Activity >>
Scan the material that follows for lines with "changes". Answer with how many there are, nothing else.

Study material >>
┏━━
$ cat config.mk
export PLATFORM = sky130hd
export DESIGN_NAME = shifter_pipe
export DESIGN_NICKNAME = d
export VERILOG_FILES = /design/src/rtl/shifter_pkg.sv /design/src/rtl/shift_stage.sv /design/src/rtl/shifter_pipe.sv
export SDC_FILE = /design/constraint.sdc
export NUM_CORES = 1
export LEC_CHECK = 0
export ABC_AREA = 1
export ABC_CLOCK_PERIOD_IN_PS = 2000
export CAP_MARGIN = 25
export CORE_MARGIN = 1.5
export CORE_UTILIZATION = 34
export DETAILED_ROUTE_END_ITERATION = 8
export PLACE_DENSITY = 0.63
export RECOVER_POWER = 25
export SLEW_MARGIN = 20
export SYNTH_ARGS = -nofsm -noshare
export SYNTH_HDL_FRONTEND = slang
export SYNTH_SLANG_ARGS = --single-unit
$ cat constraint.sdc
create_clock -name clk -period 2 [get_ports clk]
set_input_delay 0.3 -clock clk [delete_from_list [all_inputs] [get_ports clk]]
set_output_delay 0.3 -clock clk [all_outputs]
set_load 0.1 [all_outputs]
$ cat src/rtl/shifter_pkg.sv
// Shared definitions for the pipelined barrel shifter: operation encodings,
// amount-width helper and op classification helpers.
package shifter_pkg;

  typedef enum logic [2:0] {
    SHOP_SLL = 3'b000,
    SHOP_SRL = 3'b001,
    SHOP_SRA = 3'b010,
    SHOP_ROL = 3'b011,
    SHOP_ROR = 3'b100
  } shop_e;

  function automatic int amt_w(input int width);
    return $clog2(width);
  endfunction

  // Left ops reuse the right-shift core on bit-reversed data.
  function automatic logic is_left(input logic [2:0] op);
    return (op == SHOP_SLL) || (op == SHOP_ROL);
  endfunction

  function automatic logic is_rot(input logic [2:0] op);
    return (op == SHOP_ROL) || (op == SHOP_ROR);
  endfunction

  function automatic logic is_sra(input logic [2:0] op);
    return op == SHOP_SRA;
  endfunction

  // Codes above SHOP_ROR pass data through unchanged.
  function automatic logic is_shift(input logic [2:0] op);
    return op <= SHOP_ROR;
  endfunction

endpackage

$ cat src/rtl/shift_stage.sv
// One log stage of the right-shift core: shifts right by SHIFT when enabled,
// filling vacated bits with the wrapped low bits or a replicated fill bit.
module shift_stage #(
  parameter int WIDTH = 32,
  parameter int SHIFT = 1
) (
  input  logic [WIDTH-1:0] i_data,
  input  logic             i_en,
  input  logic             i_rot,
  input  logic             i_fill,
  output logic [WIDTH-1:0] o_data
);

  logic [SHIFT-1:0] w_ins;

  assign w_ins  = i_rot ? i_data[SHIFT-1:0] : {SHIFT{i_fill}};
  assign o_data = i_en ? {w_ins, i_data[WIDTH-1:SHIFT]} : i_data;

endmodule

$ cat src/rtl/shifter_pipe.sv
// Pipelined barrel shifter (SLL/SRL/SRA/ROL/ROR) with valid/ready handshake,
// a register every REG_EVERY log stages and per-slot bubble collapse.
module shifter_pipe
  import shifter_pkg::*;
#(
  parameter int WIDTH     = 32,
  parameter int REG_EVERY = 2,
  parameter int TAG_W     = 5
) (
  input  logic                     clk,
  input  logic                     rst_n,
  input  logic                     in_valid,
  output logic                     in_ready,
  input  logic [WIDTH-1:0]         in_data,
  input  logic [amt_w(WIDTH)-1:0]  in_amt,
  input  logic [2:0]               in_op,
  input  logic [TAG_W-1:0]         in_tag,
  output logic                     out_valid,
  input  logic                     out_ready,
  output logic [WIDTH-1:0]         out_data,
  output logic [TAG_W-1:0]         out_tag
);

  localparam int AW   = amt_w(WIDTH);
  localparam int NSTG = AW;
  localparam int NREG = (NSTG + REG_EVERY - 1) / REG_EVERY;
  localparam int CW   = 3 + AW + 1;

  logic [NREG-1:0]  r_vld;
  logic [NREG-1:0]  w_vld_src;
  logic [NREG-1:0]  w_en;
  logic [CW-1:0]    w_ctl_src [NREG];
  logic [WIDTH-1:0] w_dat_src [NREG];
  logic [TAG_W-1:0] w_tag_src [NREG];
  logic [WIDTH-1:0] w_stg_out [NSTG];
  logic [WIDTH-1:0] w_in_rev;
  logic [WIDTH-1:0] w_last_raw;
  logic [WIDTH-1:0] w_last_rev;
  logic [2:0]       w_last_op;
  logic [WIDTH-1:0] r_out_data;
  logic [TAG_W-1:0] r_out_tag;

  // Control word per slot: {op, amount, sign of original operand}.
  assign w_in_rev     = {<<{in_data}};
  assign w_ctl_src[0] = {in_op, in_amt, in_data[WIDTH-1]};
  assign w_dat_src[0] = is_left(in_op) ? w_in_rev : in_data;
  assign w_tag_src[0] = in_tag;

  for (genvar k = 0; k < NSTG; k++) begin : g_stage
    localparam int G = k / REG_EVERY;
    logic [2:0]       w_op;
    logic [WIDTH-1:0] w_din;
    assign w_op = w_ctl_src[G][CW-1 -: 3];
    if (k % REG_EVERY == 0) begin : g_head
      assign w_din = w_dat_src[G];
    end else begin : g_chain
      assign w_din = w_stg_out[k-1];
    end
    shift_stage #(
      .WIDTH (WIDTH),
      .SHIFT (1 << (NSTG - 1 - k))
    ) u_shift_stage (
      .i_data (w_din),
      .i_en   (w_ctl_src[G][NSTG-k] & is_shift(w_op)),
      .i_rot  (is_rot(w_op)),
      .i_fill (w_ctl_src[G][0] & is_sra(w_op)),
      .o_data (w_stg_out[k])
    );
  end

  // Inner slots carry data and control unreset; r_vld alone qualifies them.
  for (genvar g = 0; g < NREG - 1; g++) begin : g_slot
    localparam int LAST_STG = (g + 1) * REG_EVERY - 1;
    logic [CW-1:0]    r_ctl;
    logic [WIDTH-1:0] r_data;
    logic [TAG_W-1:0] r_tag;
    always_ff @(posedge clk) begin
      if (w_en[g] && w_vld_src[g]) begin
        r_ctl  <= w_ctl_src[g];
        r_data <= w_stg_out[LAST_STG];
        r_tag  <= w_tag_src[g];
      end
    end
    assign w_ctl_src[g+1] = r_ctl;
    assign w_dat_src[g+1] = r_data;
    assign w_tag_src[g+1] = r_tag;
  end

  // A slot loads when empty or when the slot below it is loading too.
  always_comb begin
    w_vld_src    = '0;
    w_en         = '0;
    w_vld_src[0] = in_valid;
    for (int g = 1; g < NREG; g++) begin
      w_vld_src[g] = r_vld[g-1];
    end
    w_en[NREG-1] = !r_vld[NREG-1] || out_ready;
    for (int g = NREG - 2; g >= 0; g--) begin
      w_en[g] = !r_vld[g] || w_en[g+1];
    end
  end

  always_ff @(posedge clk or negedge rst_n) begin
    if (!rst_n) begin
      r_vld <= '0;
    end else begin
      r_vld <= (w_en & w_vld_src) | (~w_en & r_vld);
    end
  end

  assign w_last_op  = w_ctl_src[NREG-1][CW-1 -: 3];
  assign w_last_raw = w_stg_out[NSTG-1];
  assign w_last_rev = {<<{w_last_raw}};

  always_ff @(posedge clk or negedge rst_n) begin
    if (!rst_n) begin
      r_out_data <= '0;
      r_out_tag  <= '0;
    end else if (w_en[NREG-1] && w_vld_src[NREG-1]) begin
      r_out_data <= is_left(w_last_op) ? w_last_rev : w_last_raw;
      r_out_tag  <= w_tag_src[NREG-1];
    end
  end

  assign in_ready  = w_en[0];
  assign out_valid = r_vld[NREG-1];
  assign out_data  = r_out_data;
  assign out_tag   = r_out_tag;

endmodule

==> results of run 1 <==
-- worst register-to-register path: cells and delay by family, from the launching register on --
| kind | cells | cell delay, ns |
|---|---|---|
| AO/OA/AOI/OAI | 2 | 0.47 |
| buffers and inverters | 3 | 0.43 |
| flip-flops | 1 | 0.42 |
| multiplexers | 1 | 0.15 |
| AND/OR/NAND/NOR | 1 | 0.11 |
-- layout by cell type, fill, tap and decap left out, drive strengths merged --
cell	count
nand4	1
bufinv	2
o211ai	4
o21ai	48
nor2	10
dlygate4sd3	11
or2	7
mux2i	26
nor3	2
buf	66
nand2	328
inv	60
edfxtp	86
nand3	223
dfrtp	40
clkinv	6
o21bai	2
a21boi	1
clkbuf	26
clkdlybuf4s50	37
a21oi	2
clkinvlp	3
-- cells in the mapped netlist --
cell type / n
dfrtp_1: 40
nand4_1: 1
nor3_1: 2
mux2i_1: 26
or2_2: 7
buf_2: 19
a21oi_1: 2
edfxtp_1: 86
nand2_2: 1
o21ai_1: 9
nand2_4: 2
nand3_1: 222
buf_1: 6
nand3_2: 1
nand2_1: 325
inv_2: 3
nor2_2: 2
o21ai_0: 39
nor2_1: 5
clkbuf_1: 18
nor2_4: 3
a21boi_1: 1
o211ai_1: 4
o21bai_1: 2
inv_1: 56
buf_4: 4
-- layout make-up --
| class | count | share of cell area |
|---|---|---|
| Sequential cell | 126 | 0.398 |
| Clock buffer | 20 | 0.0556 |
| Timing Repair Buffer | 120 | 0.125 |
| Multi-Input combinational cell | 654 | 0.344 |
| Clock inverter | 12 | 0.0140 |
| Inverter | 59 | 0.0254 |
| Tap cell | 270 | 0.0375 |
-- layer usage --
metal | vias up | global-route usage | share of wire
li1 | 3172 | - | -
met3 | 17 | 0.0283 | 0.058
met5 | - | 0 | 0
met1 | 2713 | 0.241 | 0.50
met2 | 255 | 0.237 | 0.43
met4 | 0 | 0.0575 | 0.013
-- worst max-delay path by stage --
stage	end	slack, ns	cells past startpoint
after global placement	g_slot[0].r_data[18]	-0.23	8
final	g_slot[1].r_data[11]	0.14	7
after floorplan	g_slot[0].r_ctl[0]	-0.15	5
after detailed placement	g_slot[0].r_data[18]	-0.23	8
after CTS	g_slot[1].r_data[11]	0.09	8
after global routing	g_slot[1].r_data[11]	0.02	8
-- flip-flops by register name (all words and copies together) (netlist names), named ones only --
name,flops
out_tag,5
g_slot.r_ctl,12
g_slot.r_data,64
out_data,32
g_slot.r_tag,10
-- power groups by stage --
stage / sequential (uW) / combinational (uW) / clock [uW]
6_report: 3940 / 5700 / 3170
5_1_grt: 4020 / 6090 / 3370
4_1_cts: 3950 / 5760 / 3260
3_5_place_dp: 3990 / 5730 / 0
3_3_place_gp: 3970 / 5700 / 0
2_1_floorplan: 6630 / 1690 / 0
-- what timing repair did --
item,in CTS,in global routing
gates resized for setup,0,1
hold buffers,1,0
hold endpoints to repair,31,0
setup buffers,0,1
setup endpoints to repair,0,14
-- logic make-up (layout without fill, tap and decap cells) --
kind of cell	count (synthesis)	in the layout
muxes	26	26
and+or+nand+nor	571	571
buffers and inverters	106	211
DFF	126	126
AOI/OAI and AO/OA	57	57
-- per-stage QoR --
step           area, sq um  hold WS [ns]  worst slack (ns)
2_1_floorplan         7130       0.00441            -0.146
6_report              9000         0.411             0.144
3_3_place_gp          8380         0.388            -0.228
5_1_grt               9000         0.427            0.0177
4_1_cts               9020         0.412            0.0949
3_5_place_dp          8380         0.380            -0.233
==> qor.yml, run 1 <==
outcome:
  status: "complete, no violations"
setup_path:
  critPathMaxStageDelay_ns: 0.42
  rrSetupSlack_ns: 0.14
  end_kind: "flop"
  cp-start-kind: "flop"
  r2r_cells: 7
  r2r_start: "g_slot[0].r_ctl[6]"
  crit_type: "reg2reg"
  r2r-end: "g_slot[1].r_data[11]"
  crit_top_cell: "buf_12"
  crit_buf_inv: 3
  worstPathArrival_ns: 1.98
  cp-startpoint: "g_slot[0].r_ctl[6]"
  cp_top_family: "compound AO/OA/AOI/OAI gates"
  worstPathCellList: "o21ai_2 > nand2_1 > buf_12 > inv_1 > buf_12 > o21ai_0 > mux2i_1"
  crit_fanout: 35
  cpMaxStageDelayCell: "edfxtp_1"
  required_ns: 2.13
clocking:
  clock_latency_ns: 0.41
  cts_tree: "built"
  clk_pin_slew_ns: 0.06
  cts-buffers-inserted: 17
  clkSinkCount: 126
  cts-root-buf: "clkbuf_16"
  htreeDepth: 4
  clk_path_buf_depth: 2
cells_and_area:
  post_layout_nonfiller_instances: 1261
  seqCellArea_sq_um: 3590
  syn2layout_area_growth_pct: 27.2
  drive_gt1_frac: 0.129
  fin_util: 0.443
  diodes: 0
  multi_input_area_sq_um: 3090
  nets: 1027
  fillCellCount: 1999
pwr:
  sequentialPowerShare: 0.307
  power.leakage_uw: 0.00419
  vdd_drop_max_v: 0.000596
  p_sw_uw: 5860
  p_total_uw: 12800
  p_int_uw: 6960
  power_frac_comb: 0.445
  power_density_nw_per_um2: 1420
  sw_frac_of_total: 0.457
  p_clk_frac: 0.248
timing:
  slew_violations: 0
  rsz0062_at_grt: "no"
  hold_viol_final: 0
  timing.fmax_mhz: 539
  finClkSkew_ns: 0.00851
  period_share: 0.928
  final.setup.tns_ns: 0
  worstMarginPinSlew_ns: 0.751
  period_needed_ns: 1.86
  setup_viol: 0
  relSlewSlack: 0.499
min_path:
  hp-start: "g_slot[0].r_ctl[1]"
  min_to: "g_slot[1].r_ctl[1]"
  hold_depth: 0
  hold_class: "reg2reg"
grt:
  grt_pass1_wl_um: 28600
  antenna_found_initial: 0
  grt_pass1_vias: 5615
  gr-total-overflow: 0
  grt.total_usage: 0.162
  grt_max_degree: 45
yosys:
  synthCells: 886
  synth_top_family_by_area: "simple AND/OR/NAND/NOR gates"
  yosys.area_share.simple: 0.352
  synth_warnings: 0
  synthXorXnorAreaFrac: 0
  yosysSeqAreaShare: 0.506
  synth_compound_area_frac: 0.0428
  avgSynthCellArea_sq_um: 7.99
  syn-num-nets: 935
  synth_top_area_frac: 0.365
  synth_cell_types: 26
  synth_top_area_cell: "edfxtp_1"
  synth_seq_cells: 126
  syn_area_sq_um: 7080
  muxShareOfSynthArea: 0.0368
  synthTopCellsByArea: "edfxtp_1, nand2_1, nand3_1"
  synthAdderAreaFrac: 0
drt:
  drc: 0
  wire_per_inst_um: 13.5
  dr.first_iter.drc_count: 445
  drt-pass1-iter-count: 5
  ant_nets: 0
  via_count: 6157
  postRouteWirelength_um: 17000
  avgViaCountPerCell: 4.88
die:
  core_sq_um: 20300
  start_util: 0.349
  die_h_um: 147
  die_w_um: 147
  ios: 88
  rows: 52
  dieArea_sq_um: 21700
placed_design:
  globalplace.congestion: 0.923
  port_buffers: 87
  dp.cells: 1227
  dp_hpwl_um: 12500
job:
  maxCapViolCount: 0
(Power assumes the default switching activity.)
==> run 2: changes to the inputs <==
==> constraint.sdc (replaced) <==
create_clock -name clk -period 2 [get_ports clk]
set_input_delay 0.3 -clock clk [delete_from_list [all_inputs] [get_ports clk]]
set_output_delay 0.3 -clock clk [all_outputs]
set_load 0.005 [all_outputs]
==> run 2 against run 1 <==
Net effect: sequential cell count stayed put; worst setup slack worse by 0.038 ns; global-route usage is 0.35 points lower; wire length is 5.2% lower; final cell count is 0.56% higher; clock power is 11% lower; cell area is 0.11% higher; sequential power hardly changed; largest cell class unchanged.
==> qor.yml, run 2 (synthesized netlist as in run 1, its figures left out) <==
cells_and_area:
  diodes: 0
  syn2layout_area_growth_pct: 27.3
  drive_gt1_frac: 0.0932
  layout_common_cells: "nand2_1, nand3_1, edfxtp_1"
  top_register: "g_slot.r_data"
  fin_util: 0.444
  nets: 1034
  layout_commonest_cell: "nand2_1"
  fillCellCount: 2039
  seqCellArea_sq_um: 3580
  multi_input_area_sq_um: 3070
  largest_reg_flops: 64
placed_design:
  globalplace.congestion: 0.903
  dp_hpwl_um: 12200
  dp_slack_ns: -0.174
  port_buffers: 87
timing:
  finClkSkew_ns: 0.00994
  worstMarginPinSlew_ns: 1.34
  period_needed_ns: 1.89
  rsz0062_at_grt: "no"
  hold_viol_final: 0
  timing.fmax_mhz: 528
  relSlewSlack: 0.105
  setup_viol: 0
  slew_violations: 0
  period_share: 0.947
  worst_slack_ns: 0.106
die:
  start_util: 0.349
  die_h_um: 147
  dieArea_sq_um: 21700
  core_sq_um: 20300
  rows: 52
  ios: 88
  die_w_um: 147
setup_path:
  crit_fanout: 35
  worstPathArrival_ns: 2.02
  crit_type: "reg2reg"
  required_ns: 2.13
  end_kind: "flop"
  cp-start-kind: "flop"
grt:
  antenna_found_initial: 0
  grt_pass1_vias: 5641
  grt_pass1_wl_um: 27900
  grt_max_degree: 45
  grt.total_usage: 0.159
  gr-total-overflow: 0
drt:
  routed.top_layer: "met4"
  avgViaCountPerCell: 4.80
  postRouteWirelength_um: 16100
  dr_wl_met2_um: 6840
  dr.first_iter.drc_count: 346
  dr_wl_met3_um: 773
  wl_met1_um: 8130
  wire_per_inst_um: 12.7
  via_count: 6086
  drt-pass1-iter-count: 5
  ant_nets: 0
  drc: 0
pwr:
  power.leakage_uw: 0.00414
  vdd_drop_max_v: 0.000602
  power_density_nw_per_um2: 1080
clocking:
  htreeDepth: 4
  clk_pin_slew_ns: 0.06
  cts_tree: "built"
  clock_latency_ns: 0.41
  clkSinkCount: 126
  cts-buffers-inserted: 17
  clk_path_buf_depth: 2
  cts-root-buf: "clkbuf_16"
outcome:
  status: "complete, no violations"
min_path:
  hold_class: "reg2reg"
job:
  maxCapViolCount: 0
-- run 2: where the power goes --
part           internal (uW)  switching [uW]
Combinational           1450            1570
Clock                   1690            1120
Sequential              3580             334
Total                   6710            3030
-- run 2: worst paths after layout --
| check | from | cells past startpoint | slack, ns | to |
|---|---|---|---|---|
| max in group asynchronous | rst_n | 3 | 0.40 | out_tag[3] |
| worst min-delay path | g_slot[0].r_tag[1] | 0 | 0.42 | g_slot[1].r_tag[1] |
| worst min register to register | g_slot[0].r_tag[1] | 0 | 0.42 | g_slot[1].r_tag[1] |
| min in group asynchronous | rst_n | 2 | 0.72 | out_data[13] |
| worst max-delay path | g_slot[0].r_ctl[7] | 7 | 0.11 | g_slot[1].r_data[10] |
| worst max register to register | g_slot[0].r_ctl[7] | 7 | 0.11 | g_slot[1].r_data[10] |
-- run 2: metal layers --
metal  vias up  global-route usage
li1       3186                   -
met1      2672               0.232
met2       202               0.229
met3        26              0.0289
met4         0              0.0695
met5         -                   0
-- run 2: layout make-up --
cell class / instances / area share
sequential: 126 / 0.398
multi-input combinational: 654 / 0.341
timing repair buffer: 127 / 0.139
clock buffer: 19 / 0.0515
tap: 270 / 0.0375
inverter: 59 / 0.0246
clock inverter: 13 / 0.00944
-- run 2: critical path, cell delays in order (launching register included) --
cell and delay, ns:
edfxtp_1 0.43, o21ai_2 0.09, nand2_1 0.11, buf_12 0.17, inv_1 0.09, buf_4 0.16, o21ai_0 0.36, mux2i_1 0.17
-- run 2: metrics by stage --
stage | hold WS, ns | std cells | total power [uW] | area, sq um | setup TNS, ns
6_report | 0.416 | 1268 | 9740 | 9010 | 0
5_1_grt | 0.425 | 1268 | 10400 | 9010 | 0
4_1_cts | 0.418 | 1267 | 9880 | 9020 | 0
3_5_place_dp | 0.325 | 1234 | 7030 | 8460 | -3.08
3_3_place_gp | 0.333 | 1234 | 6980 | 8460 | -3.09
2_1_floorplan | 0.00441 | 886 | 5580 | 7080 | 0
-- run 2: repair_timing --
item | in CTS | in global routing
endpoints found under the setup margin | 0 | 13
hold endpoints to repair | 25 | 0
hold buffers | 1 | 0
resized for setup | 0 | 2
setup buffers | 0 | 1
==> run 3: changes to the inputs <==
Settings changed: ABC_CLOCK_PERIOD_IN_PS 2000 to 1900, CORE_UTILIZATION 34 to 32, PLACE_DENSITY 0.63 to default, PLACE_DENSITY_LB_ADDON from default to 0.08.
Clock period 2 ns to 1.9 ns, I/O delays scaled along.
==> run 3 against run 2 <==
Net effect: global-route usage is 0.25 points higher; sequential power increased by 5.1%; sequential share of layout area is 0.68 points lower; first-iteration DRC count rose by 3.2%; non-clock buffer count grew 2; register-to-register slack about the same; final cell count increased by 1.0%; combinational power is 8.6% higher; worst setup slack worse by 0.029 ns; critical endpoint is now in_ready; largest power group unchanged.
==> qor.yml, run 3 (synthesized netlist as in run 1, its figures left out) <==
outcome:
  status: "complete, no violations"
setup_path:
  r2r_cells: 6
  crit_type: "reg2out"
  required_ns: 1.62
  crit_fanout: 3
  worstPathArrival_ns: 1.54
  rrSetupSlack_ns: 0.11
  worstPathCellList: "nand2_2 > nor2_2 > nand2_1 > clkdlybuf4s50_1"
  end_kind: "primary output"
  critPathMaxStageDelay_ns: 0.51
  r2r_start: "g_slot[0].r_ctl[6]"
  cp-start-kind: "flop"
  cpMaxStageDelayCell: "clkdlybuf4s50_1"
  r2r-end: "g_slot[1].r_data[9]"
drt:
  postRouteWirelength_um: 17700
  via_count: 6115
  ant_nets: 0
  drt-pass1-iter-count: 5
  wire_per_inst_um: 13.8
  dr.first_iter.drc_count: 357
  avgViaCountPerCell: 4.77
  drc: 0
placed_design:
  port_buffers: 87
  dp_slack_ns: -0.290
  dp_hpwl_um: 13200
  globalplace.congestion: 0.847
timing:
  rsz0062_at_grt: "no"
  timing.fmax_mhz: 549
  worstMarginPinSlew_ns: 1.02
  fin_hold_ws_ns: 0.418
  period_needed_ns: 1.82
  hold_viol_final: 0
  finClkSkew_ns: 0.00756
  setup_viol: 0
  worst_slack_ns: 0.0771
  slew_violations: 0
  period_share: 0.959
  relSlewSlack: 0.322
cells_and_area:
  nets: 1037
  syn2layout_area_growth_pct: 29.5
  layout_commonest_cell: "nand2_1"
  fin_util: 0.421
  drive_gt1_frac: 0.101
  fillCellCount: 2244
  top_register: "g_slot.r_data"
  largest_reg_flops: 64
  diodes: 0
  layout_common_cells: "nand2_1, nand3_1, edfxtp_1"
clocking:
  cts_tree: "built"
  clock_latency_ns: 0.42
  htreeDepth: 4
  clk_pin_slew_ns: 0.06
  clk_path_buf_depth: 2
  postCtsSetupBuffers: 0
  cts-root-buf: "clkbuf_16"
  cts-buffers-inserted: 17
  clkSinkCount: 126
pwr:
  power_density_nw_per_um2: 1160
  power_frac_comb: 0.308
  p_int_uw: 7380
  p_sw_uw: 3270
  p_clk_frac: 0.305
  sequentialPowerShare: 0.387
  power.leakage_uw: 0.00418
  sw_frac_of_total: 0.307
  vdd_drop_max_v: 0.000684
die:
  core_sq_um: 21800
  die_w_um: 152
  dieArea_sq_um: 23000
  die_h_um: 152
  rows: 54
  ios: 88
  start_util: 0.325
min_path:
  hp-start: "g_slot[0].r_tag[3]"
  hold_class: "reg2reg"
  hold_depth: 0
  min_to: "g_slot[1].r_tag[3]"
job:
  maxCapViolCount: 0
grt:
  grt_pass1_wl_um: 29100
  grt_max_degree: 43
  gr-total-overflow: 0
  grt_pass1_vias: 5742
  antenna_found_initial: 0
  grt.total_usage: 0.161
## run 3: cell types whose count changed in the layout (fill, tap and decap cells not counted), sizes merged
cell           delta
bufinv            +2
inv               -3
nor2              +1
dlygate4sd3       -2
clkdlybuf4s50     +2
buf               +6
clkbuf            -3
clkinvlp          +5
clkinv            -5
## run 3: routing by layer
metal  wire [um]  track usage  share of wire  vias up
li1            -            -              -     3193
met1        8860        0.232           0.50     2735
met2        7780        0.241           0.44      165
met3         671       0.0296          0.038       22
met4         355       0.0587          0.020        0
met5           0            0              0        -
## run 3: worst max-delay path by stage
stage / endpoint / cells after the start
2_1_floorplan: g_slot[1].r_ctl[0] / 5
3_3_place_gp: g_slot[0].r_data[30] / 11
3_5_place_dp: g_slot[0].r_data[18] / 8
4_1_cts: in_ready / 4
5_1_grt: in_ready / 4
6_report: in_ready / 4
## run 3: cell type report
type,count,area (sq um),share of cell area
Multi-Input combinational cell,655,3080,0.336
Inverter,59,223,0.0243
Timing Repair Buffer,129,1330,0.145
Clock buffer,20,467,0.0509
Tap cell,280,350,0.0382
Sequential cell,126,3580,0.391
Clock inverter,12,135,0.0147
## run 3: timing repair
item                                    4_1_cts  5_1_grt
resized for setup                             0        4
endpoints found under the setup margin        0       12
hold endpoints to repair                     40        0
hold buffers                                  1        0
## run 3: through the flow
step                setup TNS, ns  std cells  power [uW]  area [sq um]
floorplan                       0        886        5870          7080
global placement            -6.69       1247        7480          8550
detailed placement          -6.56       1247        7500          8550
CTS                             0       1280       10800          9160
global route                    0       1281       11400          9170
finish                          0       1281       10600          9170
┗━━
Finished exercise >>
2